You may wonder what happened during the 37 minutes of email silence to the whole deployment group ? Here is the private emails that did not make it to whole deployment group distribution list: At 8:10 am, in a private email to the lead developer, the other developer panics and suggests to call another Dba. At 8:11 am, in a private email to his development partner, the lead developer starts panicking himself: “Crap, I think you are right, I called him at home no answer!!!” At 8:16 am: In a private email to the lead developer, the development partner confirms that the database access security is the remaining obstacle. At 8:16 am: In a private email the lead informs that he is on the phone working the resolution of the database access issue with the Dba. For 10 minutes, the lead developer was trying to contact the Dba at home. Once the two were working together on the phone, it took them half an hour to resolve the issue. Consider that those two individuals were using phone and email to resolve the issue while linked to the network servers via VPN. They were separated from each other by 40 to 50 miles. OK, so would you consider this to be a successful software application deployment? What lessons can we learn from this short story? And what does this story has to do with Global Warming? Could the Dba and the Lead Developer have resolved the issue faster while both being offsite ? If so how ? Could the Dba and the Lead Developer have resolved the issue faster while both being onsite ? So, yes, if as the CIO you consider this deployment to be critical, then the Technical Manager, the Project Manager, somebody was at fault to have allowed most members of the deployment team to work offsite. If you are of the point of view that only the end result matters, then whether the main actors to the deployment were in the same room or remote may not matter to you.

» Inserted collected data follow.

Source: an optimization exercise on an open RTL-to-GDS flow (aim: small area). Production flows keep margins and buffers that such runs may drop. The RTL was checked by simulation tests, not by an equivalence proof against the original design. Power is estimated from default activity; no workload was simulated.

==> module Digital_clock, before the edit <==
module Digital_clock(
input clk_50M,
input rst,
input alarm_SW,
input MODE_SW,
input AH_key,
input AM_key,
input SW_hour,
output [3:0] led_mode,
output  [7:0] HEX0,
output  [7:0] HEX1,
output  [7:0] HEX2,
output  [7:0] HEX3,
output  [7:0] HEX4,
output  [7:0] HEX5,
output  [7:0] HEX6
);
reg [9:0] cnt;
wire [10:0] cnt_inc = {1'b0, cnt} + 11'd1;
always @(posedge clk_50M)
	if (rst)
		cnt <= 10'd0;
	else
		cnt <= cnt_inc[9:0] | {5'd0, cnt_inc[10], 1'b0, {3{cnt_inc[10]}}};
wire hold  = (cnt[9:3] == 7'd0) & ~(cnt[2] & (cnt[1] | cnt[0]));
wire tick3 = (cnt == 10'd1004);	 
wire tick1 = (cnt == 10'd1002);	 
reg [1:0] m0, m1, m2, m3;
always @(posedge clk_50M) begin
	if (rst)
		m0 <= 2'd0;
	else
		m0 <= {alarm_SW, MODE_SW};
	m1 <= m0;
	m2 <= m1;
	m3 <= m2;
end
assign led_mode = {m1[1] & m1[0], m1[1] & ~m1[0], ~m1[1] & m1[0], ~m1[1] & ~m1[0]};
reg [4:0] kh, km;
reg [2:0] sw;
always @(posedge clk_50M) begin
	kh <= {kh[3:0], AH_key};
	km <= {km[3:0], AM_key};
	sw <= {sw[1:0], SW_hour};
end
wire eh3 = ~kh[3] & kh[4];	 
wire em3 = ~km[3] & km[4];
wire eh2 = ~kh[2] & kh[3];	 
wire em2 = ~km[2] & km[3];
reg [3:0] s_o, m_o, h_o, am_o, ah_o;
reg [2:0] s_t, m_t, am_t;
reg [1:0] h_t, ah_t;
wire set3 = ~m3[1] & m3[0];	 
wire run  = tick3 & ~set3;
wire seta = m3[1] & m3[0];	 
wire s9   = s_o[3] & s_o[0];
wire s59  = s9 & s_t[2] & s_t[0];
wire m9   = m_o[3] & m_o[0];
wire m59  = m9 & m_t[2] & m_t[0];
wire h23  = h_t[1] & h_o[1] & h_o[0];
wire am9  = am_o[3] & am_o[0];
wire ah23 = ah_t[1] & ah_o[1] & ah_o[0];
wire s_inc  = run;
wire m_inc  = (run & s59) | (set3 & em3);
wire h_inc  = (run & s59 & m59) | (set3 & eh3);
wire am_inc = seta & em3;
wire ah_inc = seta & eh3;
wire [3:0] s_o1, m_o1, h_o1, am_o1, ah_o1;
wire [2:0] s_t1, m_t1, am_t1;
inc10 u_is(.D(s_o), .N(s_o1));
inc6  u_its(.D(s_t), .N(s_t1));
inc10 u_im(.D(m_o), .N(m_o1));
inc6  u_itm(.D(m_t), .N(m_t1));
inc10 u_ih(.D(h_o), .N(h_o1));
inc10 u_iam(.D(am_o), .N(am_o1));
inc6  u_itam(.D(am_t), .N(am_t1));
inc10 u_iah(.D(ah_o), .N(ah_o1));
reg [3:0] ns_o, nm_o, nh_o, nam_o, nah_o;
reg [2:0] ns_t, nm_t, nam_t;
reg [1:0] nh_t, nah_t;
always @* begin
	ns_o = s_inc ? s_o1 : s_o;
	ns_t = (s_inc & s9) ? s_t1 : s_t;
	nm_o = m_inc ? m_o1 : m_o;
	nm_t = (m_inc & m9) ? m_t1 : m_t;
	nh_o = h_inc ? (h23 ? 4'd0 : h_o1) : h_o;
	nh_t = h_inc ? (h23 ? 2'd0 : ((h_o[3] & h_o[0]) ? {h_t[0], ~h_t[0]} : h_t)) : h_t;
	nam_o = am_inc ? am_o1 : am_o;
	nam_t = (am_inc & am9) ? am_t1 : am_t;
	nah_o = ah_inc ? (ah23 ? 4'd0 : ah_o1) : ah_o;
	nah_t = ah_inc ? (ah23 ? 2'd0 : ((ah_o[3] & ah_o[0]) ? {ah_t[0], ~ah_t[0]} : ah_t)) : ah_t;
	if (hold) begin
		ns_o = 4'd0; ns_t = 3'd0;
		nm_o = 4'd9; nm_t = 3'd5;
		nh_o = 4'd2; nh_t = 2'd1;
		nam_o = 4'd9; nam_t = 3'd5;
		nah_o = 4'd1; nah_t = 2'd2;
	end
end
always @(posedge clk_50M) begin
	s_o <= ns_o; s_t <= ns_t;
	m_o <= nm_o; m_t <= nm_t;
	h_o <= nh_o; h_t <= nh_t;
	am_o <= nam_o; am_t <= nam_t;
	ah_o <= nah_o; ah_t <= nah_t;
end
wire ih = (set3 & eh3) | (~m2[1] & m2[0] & eh2);
wire im = (set3 & em3) | (~m2[1] & m2[0] & em2);
wire m58 = m_t[2] & m_t[0] & m_o[3] & ~m_o[0];
wire h22 = h_t[1] & h_o[1] & ~h_o[0];
wire mok = im ? m58 : m59;
wire hok = ih ? h22 : h23;
wire wcarry = tick1 & ~(~m1[1] & m1[0]) & s59 & mok & hok;
reg [2:0] wk;
always @(posedge clk_50M)
	if (hold)
		wk <= 3'd1;
	else if (wcarry)
		wk <= (wk == 3'd7) ? 3'd1 : wk + 3'd1;
reg [7:0] bc;
reg bl;
wire [8:0] bc_inc = {1'b0, bc} + 9'd1;
always @(posedge clk_50M)
	if (rst) begin
		bc <= 8'd4;
		bl <= 1'b0;
	end else begin
		bc <= bc_inc[7:0] | {5'd0, bc_inc[8], 1'b0, bc_inc[8]};
		bl <= bl ^ bc_inc[8];
	end
wire ns_lt6 = (ns_t == 3'd0) & ~ns_o[3] & ~(ns_o[2] & ns_o[1]);
wire nm0 = (nm_t == 3'd0) & (nm_o == 4'd0);
wire nal = (nah_t == nh_t) & (nah_o == nh_o) & (nam_t == nm_t) & (nam_o == nm_o);
wire blank = bl & ns_lt6 & (nal | nm0);
wire show_alarm = m3[1];
wire [4:0] h12;
hour12 u_h12(.D({h_t, h_o}), .C(h12));
wire [5:0] th = sw[2] ? {1'b0, h12} : {h_t, h_o};
wire [3:0] d0 = show_alarm ? 4'd0 : s_o;
wire [2:0] d1 = show_alarm ? 3'd0 : s_t;
wire [3:0] d2 = show_alarm ? am_o : m_o;
wire [2:0] d3 = show_alarm ? am_t : m_t;
wire [3:0] d4 = show_alarm ? ah_o : th[3:0];
wire [1:0] d5 = show_alarm ? ah_t : th[5:4];
wire [6:0] g0, g1, g2, g3, g4, g5, g6;
seg4 u_g0(.D(d0), .S(g0));
seg3 u_g1(.D(d1), .S(g1));
seg4 u_g2(.D(d2), .S(g2));
seg3 u_g3(.D(d3), .S(g3));
seg4 u_g4(.D(d4), .S(g4));
seg2 u_g5(.D(d5), .S(g5));
segw u_g6(.D(wk), .S(g6));
assign HEX0 = {1'b1, g0 | {7{blank}}};
assign HEX1 = {1'b1, g1 | {7{blank}}};
assign HEX2 = {1'b1, g2 | {7{blank}}};
assign HEX3 = {1'b1, g3 | {7{blank}}};
assign HEX4 = {1'b1, g4 | {7{blank}}};
assign HEX5 = {1'b1, g5 | {7{blank}}};
assign HEX6 = {1'b1, g6};
endmodule
Settings: LEC_CHECK=0, ABC_AREA=1, CAP_MARGIN=20, CORE_MARGIN=2, CORE_UTILIZATION=70, PLACE_DENSITY=0.8, SLEW_MARGIN=20; clock period 10.0 ns.
standard.sh (not shown) runs the stock make flow with config.mk's settings and CLKGATE_MAP_FILE= SYNTH_SCRIPT=/design/flow/synth_recipe.tcl, a recipe that flattens the netlist after the stock synthesis.
==> flow/flow/run.sh <==
#!/bin/bash
# Own layout flow: the standard synthesis, then its combinational logic
# re-mapped for area (registers, their names and cell types unchanged), then
# the standard ORFS layout from floorplan on.
set -euo pipefail
here=$(pwd)
R=$here/orfs/results/$FLOW_PLATFORM/Digital_clock/base

# 1. standard synthesis
bash standard.sh synth > "$here/log_synth.txt" 2>&1

# 2. area re-mapping of the combinational logic
cp "$R/1_2_yosys.v" "$here/std_1_2_yosys.v"
RS_KEEP=$(grep -oE 'sky130_fd_sc_hd__(df|edf|sdf|dl)[a-z0-9_]*' "$here/std_1_2_yosys.v" | sort -u | tr '\n' ' ') \
RS_DONTUSE="$here/flow/dont_use.txt" RS_IN="$here/std_1_2_yosys.v" RS_OUT="$here/resynth.v" RS_TOP="$FLOW_TOP" \
RS_SCRIPT="$here/flow/area.abc" \
  yosys -c "$here/flow/resynth.tcl" > "$here/log_resynth.txt" 2>&1
cp "$here/resynth.v" "$R/1_2_yosys.v"
rm -f "$R/1_synth.odb" "$R/1_synth.sdc"

# 3. the rest of the standard flow, with small port buffers and a clock tree
#    of small buffers
bash standard.sh finish \
  "BUFFER_PORTS_ARGS=-buffer_cell sky130_fd_sc_hd__buf_1" \
  > "$here/log_layout.txt" 2>&1
Other scripts of this flow, unchanged in this note and not shown: flow/flow/area.abc, flow/flow/dont_use.txt, flow/flow/resynth.tcl
The baseline produced a clean layout.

We live in a world where medical images are routinely read in India, where software engineers in Russia develop graphic engines for American software companies, where websites for large organizations routinely are hosted in multiple facilities around the planet and where we need to reduce our hydro-carbons consumption while substantively reduce our production of green house gazes. In the context of our global economy and the complexity of intertwined interests and relationships spanning the planet, how do we solve very complex technical issues efficiently and while not being in each other’s immediate proximity?